Does I have to use sign bits to multiply the original vector by 1.0f/-1.0f ?
Didn't find any instruction set to do it.
I don't want __m256 or 512. I'm searching for __m128 data type
How to make fabs() for __m128 vector ?
Does I have to use sign bits to multiply the original vector by 1.0f/-1.0f ?
Didn't find any instruction set to do it.

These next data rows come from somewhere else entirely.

[src/rtl/hankel_pkg.sv]
package hankel_pkg;

    // Which half of the generating word a cell taps.
    typedef enum logic {
        TAP_LOW  = 1'b0,   // anti-diagonal index below D
        TAP_HIGH = 1'b1    // anti-diagonal index D or above
    } tap_kind_e;

    // Width of the generating word for a D x D Hankel matrix.
    function automatic int gen_width(input int dim);
        return 2 * dim - 1;
    endfunction

    // Column (vector bit) consumed by a pipeline stage: most significant first.
    function automatic int col_of_stage(input int stage, input int dim);
        return dim - 1 - stage;
    endfunction

    // Cell flavour for matrix entry (row, col).
    function automatic tap_kind_e tap_kind(input int row, input int col, input int dim);
        return (row + col < dim) ? TAP_LOW : TAP_HIGH;
    endfunction

    // Bit offset inside the selected half of the generating word.
    function automatic int tap_offset(input int row, input int col, input int dim);
        return (row + col < dim) ? (row + col) : (row + col - dim);
    endfunction

endpackage
## config.mk

```make
export PLATFORM = sky130hd
export DESIGN_NAME = acc_cpu
export DESIGN_NICKNAME = d
export VERILOG_FILES = /design/src/rtl/acc_cpu_pkg.sv /design/src/rtl/acc_cpu_mem.sv /design/src/rtl/acc_cpu_alu.sv /design/src/rtl/acc_cpu_ctrl.sv /design/src/rtl/acc_cpu.sv
export SDC_FILE = /design/constraint.sdc
export NUM_CORES = 1
export LEC_CHECK = 0
export BUFFER_PORTS_ARGS = -buffer_cell sky130_fd_sc_hd__buf_2
export CAP_MARGIN = 20
export CORE_AREA = 2 2 216 218
export CTS_CLUSTER_DIAMETER = 30
export DETAILED_ROUTE_END_ITERATION = 8
export DIE_AREA = 0 0 218 220
export PLACE_DENSITY = 0.7
export SETUP_SLACK_MARGIN = 0.5
export SYNTH_ARGS = -nofsm -noshare
export SYNTH_HDL_FRONTEND = slang
export SYNTH_SLANG_ARGS = --single-unit
export TNS_END_PERCENT = 50
```

## constraint.sdc

```tcl
create_clock -name clk -period 11.3 [get_ports clk]
set_input_delay 0.565 -clock clk [delete_from_list [all_inputs] [get_ports clk]]
set_output_delay 0.565 -clock clk [all_outputs]
set_load 0.01 [all_outputs]
```

## src/rtl/acc_cpu_pkg.sv

```systemverilog
package acc_cpu_pkg;

    typedef enum logic [2:0] {
        PH_IDLE,
        PH_INIT,
        PH_I1,
        PH_I2,
        PH_E1,
        PH_E2
    } phase_e;

    localparam logic [1:0] OPC_REG = 2'b00;
    localparam logic [1:0] OPC_JMP = 2'b01;
    localparam logic [1:0] OPC_ADD = 2'b10;
    localparam logic [1:0] OPC_MEM = 2'b11;

    localparam logic [2:0] SUB_NOP   = 3'd0;
    localparam logic [2:0] SUB_CLA   = 3'd1;
    localparam logic [2:0] SUB_CPL   = 3'd2;
    localparam logic [2:0] SUB_SHR   = 3'd3;
    localparam logic [2:0] SUB_SHL   = 3'd4;
    localparam logic [2:0] SUB_SKPLO = 3'd5;
    localparam logic [2:0] SUB_SKPHI = 3'd6;
    localparam logic [2:0] SUB_HALT  = 3'd7;

    typedef struct packed {
        logic clr_pc;
        logic ld_ir;
        logic inc_pc;
        logic ld_pc;
        logic clr_a;
        logic cpl_a;
        logic shr_a;
        logic shl_a;
        logic ld_a;
        logic wr_m;
        logic sel_data;
    } ucmd_t;

endpackage

```

## src/rtl/acc_cpu_mem.sv

```systemverilog
module acc_cpu_mem #(
    parameter int DATA_W = 8,
    parameter int ADDR_W = 6
) (
    input  logic              clk,
    input  logic              we,
    input  logic [ADDR_W-1:0] waddr,
    input  logic [DATA_W-1:0] wdata,
    input  logic [ADDR_W-1:0] raddr_cpu,
    output logic [DATA_W-1:0] rdata_cpu,
    input  logic [ADDR_W-1:0] raddr_pnl,
    output logic [DATA_W-1:0] rdata_pnl
);
    localparam int DEPTH = 1 << ADDR_W;

    logic [DATA_W-1:0] words_q [DEPTH];

    always_ff @(posedge clk) begin
        if (we) begin
            words_q[waddr] <= wdata;
        end
    end

    assign rdata_cpu = words_q[raddr_cpu];
    assign rdata_pnl = words_q[raddr_pnl];
endmodule

```

## src/rtl/acc_cpu_alu.sv

```systemverilog
module acc_cpu_alu #(
    parameter int DATA_W = 8
) (
    input  logic [DATA_W-1:0] acc_q,
    input  logic [DATA_W-1:0] operand,
    input  logic              clr_a,
    input  logic              cpl_a,
    input  logic              shr_a,
    input  logic              shl_a,
    input  logic              ld_a,
    output logic [DATA_W-1:0] acc_d
);
    always_comb begin
        acc_d = acc_q;
        if (clr_a) begin
            acc_d = '0;
        end else if (cpl_a) begin
            acc_d = ~acc_q;
        end else if (shr_a) begin
            acc_d = {1'b0, acc_q[DATA_W-1:1]};
        end else if (shl_a) begin
            acc_d = {acc_q[DATA_W-2:0], 1'b0};
        end else if (ld_a) begin
            acc_d = acc_q + operand;
        end
    end
endmodule

```

## src/rtl/acc_cpu_ctrl.sv

```systemverilog
module acc_cpu_ctrl
    import acc_cpu_pkg::*;
(
    input  logic       clk,
    input  logic       rst_n,
    input  logic [4:0] op_sub,
    input  logic       acc_lsb,
    input  logic       acc_msb,
    input  logic       start,
    input  logic       stop,
    input  logic       man_mode,
    output ucmd_t      ucmd,
    output logic       halted
);
    typedef struct packed {
        phase_e ph;
    } ctrl_t;

    ctrl_t st_d, st_q;

    logic [1:0] major;
    logic [2:0] sub;

    assign major = op_sub[4:3];
    assign sub   = op_sub[2:0];

    always_comb begin
        st_d = st_q;
        ucmd = '0;
        case (st_q.ph)
            PH_IDLE: begin
                if (start && !man_mode) st_d.ph = PH_INIT;
            end
            PH_INIT: begin
                ucmd.clr_pc = 1'b1;
                ucmd.clr_a  = 1'b1;
                st_d.ph     = PH_I1;
            end
            PH_I1: begin
                if (stop) begin
                    st_d.ph = PH_IDLE;
                end else begin
                    ucmd.ld_ir = 1'b1;
                    st_d.ph    = PH_I2;
                end
            end
            PH_I2: begin
                ucmd.inc_pc = 1'b1;
                st_d.ph     = PH_E1;
            end
            PH_E1: begin
                st_d.ph = PH_I1;
                case (major)
                    OPC_REG: begin
                        case (sub)
                            SUB_CLA:   ucmd.clr_a  = 1'b1;
                            SUB_CPL:   ucmd.cpl_a  = 1'b1;
                            SUB_SHR:   ucmd.shr_a  = 1'b1;
                            SUB_SHL:   ucmd.shl_a  = 1'b1;
                            SUB_SKPLO: ucmd.inc_pc = acc_lsb;
                            SUB_SKPHI: ucmd.inc_pc = acc_msb;
                            SUB_HALT:  st_d.ph     = PH_IDLE;
                            default:   ;
                        endcase
                    end
                    OPC_JMP: ucmd.ld_pc = 1'b1;
                    default: begin
                        ucmd.sel_data = 1'b1;
                        st_d.ph       = PH_E2;
                    end
                endcase
            end
            PH_E2: begin
                ucmd.sel_data = 1'b1;
                if (major == OPC_ADD) ucmd.ld_a = 1'b1;
                else                  ucmd.wr_m = 1'b1;
                st_d.ph = PH_I1;
            end
            default: st_d.ph = PH_IDLE;
        endcase
    end

    always_ff @(posedge clk or negedge rst_n) begin
        if (!rst_n) st_q <= '{ph: PH_IDLE};
        else        st_q <= st_d;
    end

    assign halted = (st_q.ph == PH_IDLE);

    a_r8_halt_word_stops: assert property (@(posedge clk) disable iff (!rst_n)
        (st_q.ph == PH_E1 && major == OPC_REG && sub == SUB_HALT) |=> halted);

    a_r3_start_needs_auto: assert property (@(posedge clk) disable iff (!rst_n)
        (halted && man_mode) |=> halted);

    a_r11_stop_before_fetch: assert property (@(posedge clk) disable iff (!rst_n)
        (st_q.ph == PH_I1 && stop) |=> halted);

    a_r9_data_step_follows: assert property (@(posedge clk) disable iff (!rst_n)
        (st_q.ph == PH_E1 && major[1]) |=> (st_q.ph == PH_E2));

    a_r7_one_data_action: assert property (@(posedge clk) disable iff (!rst_n)
        $countones({ucmd.ld_a, ucmd.wr_m, ucmd.ld_pc, ucmd.ld_ir}) <= 1);
endmodule

```

## src/rtl/acc_cpu.sv

```systemverilog
module acc_cpu
    import acc_cpu_pkg::*;
#(
    parameter int DATA_W = 8
) (
    input  logic                clk,
    input  logic                rst_n,
    input  logic                man_mode,
    input  logic [DATA_W-3:0]   sw_addr,
    input  logic [DATA_W-1:0]   sw_data,
    input  logic                sw_write,
    input  logic                start,
    input  logic                stop,
    output logic [DATA_W-3:0]   disp_addr,
    output logic [DATA_W-1:0]   panel_data,
    output logic [DATA_W-3:0]   pc,
    output logic [DATA_W-1:0]   acc,
    output logic                halted
);
    localparam int ADDR_W = DATA_W - 2;

    typedef struct packed {
        logic [ADDR_W-1:0] pc;
        logic [DATA_W-1:0] acc;
        logic [DATA_W-1:0] ir;
    } regs_t;

    regs_t             r_d, r_q;
    ucmd_t             ucmd;
    logic              halted_w;
    logic [ADDR_W-1:0] ir_addr;
    logic [ADDR_W-1:0] cpu_addr;
    logic [DATA_W-1:0] cpu_rdata;
    logic [DATA_W-1:0] acc_next;
    logic              mem_we;
    logic [ADDR_W-1:0] mem_waddr;
    logic [DATA_W-1:0] mem_wdata;

    assign ir_addr  = r_q.ir[ADDR_W-1:0];
    assign cpu_addr = ucmd.sel_data ? ir_addr : r_q.pc;

    acc_cpu_ctrl i_ctrl (
        .clk      (clk),
        .rst_n    (rst_n),
        .op_sub   (r_q.ir[DATA_W-1 -: 5]),
        .acc_lsb  (r_q.acc[0]),
        .acc_msb  (r_q.acc[DATA_W-1]),
        .start    (start),
        .stop     (stop),
        .man_mode (man_mode),
        .ucmd     (ucmd),
        .halted   (halted_w)
    );

    acc_cpu_alu #(.DATA_W(DATA_W)) i_alu (
        .acc_q   (r_q.acc),
        .operand (cpu_rdata),
        .clr_a   (ucmd.clr_a),
        .cpl_a   (ucmd.cpl_a),
        .shr_a   (ucmd.shr_a),
        .shl_a   (ucmd.shl_a),
        .ld_a    (ucmd.ld_a),
        .acc_d   (acc_next)
    );

    always_comb begin
        mem_we    = ucmd.wr_m || (halted_w && man_mode && sw_write);
        mem_waddr = halted_w ? sw_addr : ir_addr;
        mem_wdata = halted_w ? sw_data : r_q.acc;
    end

    acc_cpu_mem #(.DATA_W(DATA_W), .ADDR_W(ADDR_W)) i_mem (
        .clk       (clk),
        .we        (mem_we),
        .waddr     (mem_waddr),
        .wdata     (mem_wdata),
        .raddr_cpu (cpu_addr),
        .rdata_cpu (cpu_rdata),
        .raddr_pnl (sw_addr),
        .rdata_pnl (panel_data)
    );

    always_comb begin
        r_d     = r_q;
        r_d.acc = acc_next;
        if (ucmd.clr_pc)      r_d.pc = '0;
        else if (ucmd.ld_pc)  r_d.pc = ir_addr;
        else if (ucmd.inc_pc) r_d.pc = r_q.pc + 1'b1;
        if (ucmd.ld_ir) r_d.ir = cpu_rdata;
    end

    always_ff @(posedge clk or negedge rst_n) begin
        if (!rst_n) r_q <= '0;
        else        r_q <= r_d;
    end

    assign pc        = r_q.pc;
    assign acc       = r_q.acc;
    assign halted    = halted_w;
    assign disp_addr = halted_w ? sw_addr : cpu_addr;

    a_r10_pc_steps: assert property (@(posedge clk) disable iff (!rst_n)
        (ucmd.inc_pc && !ucmd.ld_pc && !ucmd.clr_pc)
        |=> (r_q.pc == ADDR_W'($past(r_q.pc) + 1'b1)));

    a_r4_init_clears: assert property (@(posedge clk) disable iff (!rst_n)
        ucmd.clr_pc |=> (r_q.pc == '0 && r_q.acc == '0));

    a_r7_add_wraps: assert property (@(posedge clk) disable iff (!rst_n)
        ucmd.ld_a |=> (r_q.acc == DATA_W'($past(r_q.acc) + $past(cpu_rdata))));

    a_r5_fetch_latches: assert property (@(posedge clk) disable iff (!rst_n)
        ucmd.ld_ir |=> (r_q.ir == $past(cpu_rdata)));

    a_r3_panel_write_idle: assert property (@(posedge clk) disable iff (!rst_n)
        mem_we |-> (ucmd.wr_m || halted_w));

    a_r8_halt_keeps_acc: assert property (@(posedge clk) disable iff (!rst_n)
        (halted_w && $past(halted_w)) |-> $stable(r_q.acc));
endmodule

```

==> flow_metrics.py, run 1 <==
metrics = {
    "run_status": {
        "status": "finished clean",
    },
    "finish": {
        "diodes": 0,
        "final_cell_mix": "edfxtp_1, mux4_2, nand2_1",
        "drive_gt1_share_pct": 30.2,
        "mostFrequentLayoutCell": "edfxtp_1",
        "fin_util_pct": 66.7,
        "layout.nets": 1682,
        "syn2layout_area_growth_pct": 16.5,
    },
    "cts": {
        "clkTransAtPathRegs_ns": 0.05,
        "clkSinkCount": 537,
        "cts_buffers": 102,
        "insertion_delay_ns": 0.66,
        "cts_resized": 0,
        "cts_tree": "built",
        "cts_htree_levels": 3,
        "cts.path.max_buffers": 3,
        "clock-root-buffer": "clkbuf_16",
    },
    "synthesis": {
        "synth_nets": 1614,
        "ys_ff_latch": 537,
        "syn_area_per_cell_um2": 16.6,
        "synthCells": 1585,
        "syn_area_um2": 26300,
        "ys_warn_count": 0,
        "synth_top_flop_cell": "edfxtp_1",
        "synth_edf_count": 512,
        "yosysSeqAreaShare_pct": 60.9,
        "async_flop_share_pct": 4.66,
        "synthDistinctLibCells": 81,
    },
    "grt": {
        "grt_remaining_overflow": 0,
        "grt_usage_pct": 33.5,
        "grt_pass1_wl_um": 114000,
        "first_global_vias": 16400,
        "antenna_found_initial": 1,
        "grt_max_degree": 65,
    },
    "die": {
        "die_w_um": 218,
        "die_y_um": 220,
        "core_um2": 45900,
        "ios": 49,
        "initial_utilization_pct": 57.3,
        "rows": 79,
        "dieArea_um2": 48000,
    },
    "setup_path": {
        "crit_path_end_kind": "register",
        "cp_max_fo": 21,
        "cp.required_ns": 11.83,
        "path_class": "reg2reg",
        "crit_arrival_ns": 6.93,
        "start_kind": "register",
    },
    "pwr": {
        "peakVddDrop_uv": 274,
        "power_density_nw_per_um2": 269,
        "p_leak_nw": 10.1,
    },
    "route": {
        "vias": 17000,
        "drt-total-wl_um": 78200,
        "post_drt_wl_per_cell_um": 33.3,
        "drtAntennaViolNets": 0,
        "firstDrtPassIters": 9,
        "drtIter0Drc": 2841,
        "vias_per_cell": 7.23,
        "drc": 0,
    },
    "place": {
        "dpl.hpwl_um": 50400,
        "place_ws_ns": 4.65,
        "place_congestion": 1.03,
        "portBuffers": 48,
    },
    "timing": {
        "skew_ns": 0.0245,
        "slew_violations": 0,
        "tightestPinTransition_ns": 1.15,
        "period_minus_slack_ns": 6.40,
        "hold_viol": 0,
        "setup_ws_ns": 4.90,
        "rsz0062_at_grt": "false",
        "slew_headroom_pct": 23.0,
        "holdWs_ns": 0.294,
        "fin_crit_sh_pct": 56.6,
        "fmax_mhz": 156,
        "setup_viol": 0,
        "final.setup.tns_ns": 0,
    },
    "job": {
        "cap_violations": 0,
    },
    "worst_hold_path": {
        "min_path_type": "in2reg",
    },
}
## state kept, by name, indices dropped and copies added, names as in the netlist
signal / cells
pc: 6
i_mem.words_q: 512
r_q: 2
i_ctrl.st_q: 3
acc: 8
ir_addr: 6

I don't want __m256 or 512. I'm searching for __m128 data type
A single AND-NOT using a prepared constant to turn off the sign bits suffices:
#include <stdio.h>
#include <xmmintrin.h>
int main(void)
{
static const __m128 MinusZero = { -0.f, -0.f, -0.f, -0.f };
__m128 x = { +1, -2, +3, -4 };
__m128 y = _mm_andnot_ps(MinusZero, x);
printf("%g %g %g %g\n", y[0], y[1], y[2], y[3]);
}
Output:
1 2 3 4
I have find a persone proposing this, in a related post, but if you have better, please propose it. I'm new to simd.
__m128 _m128_fabs(__m128 x)
{
__m128 minus_zero = _mm_set1_ps(-0.0); // epi32(1U<<31)
__m128 signbits = _mm_and_ps(x, minus_zero);
__m128 flipped = _mm_xor_ps(x, signbits);
// reuse the zero constant we already have, maybe saving an instruction
__m128 nonzero = _mm_cmpneq_ps(x, minus_zero);
return _mm_and_ps(flipped, nonzero);
}
One way using SSE4.1 instructions:
__m128 _mm_fabs_ps(__m128 vec) {
return _mm_blendv_ps(vec, _mm_mul_ps(vec, _mm_set_ps1(-1.0)),
_mm_cmplt_ps(vec, _mm_set_ps1(0.0)));
}
Not sure how it compares performance-wise to the other answer.
Basic idea is to pick either the positive number or the negative number multiplied by -1.0.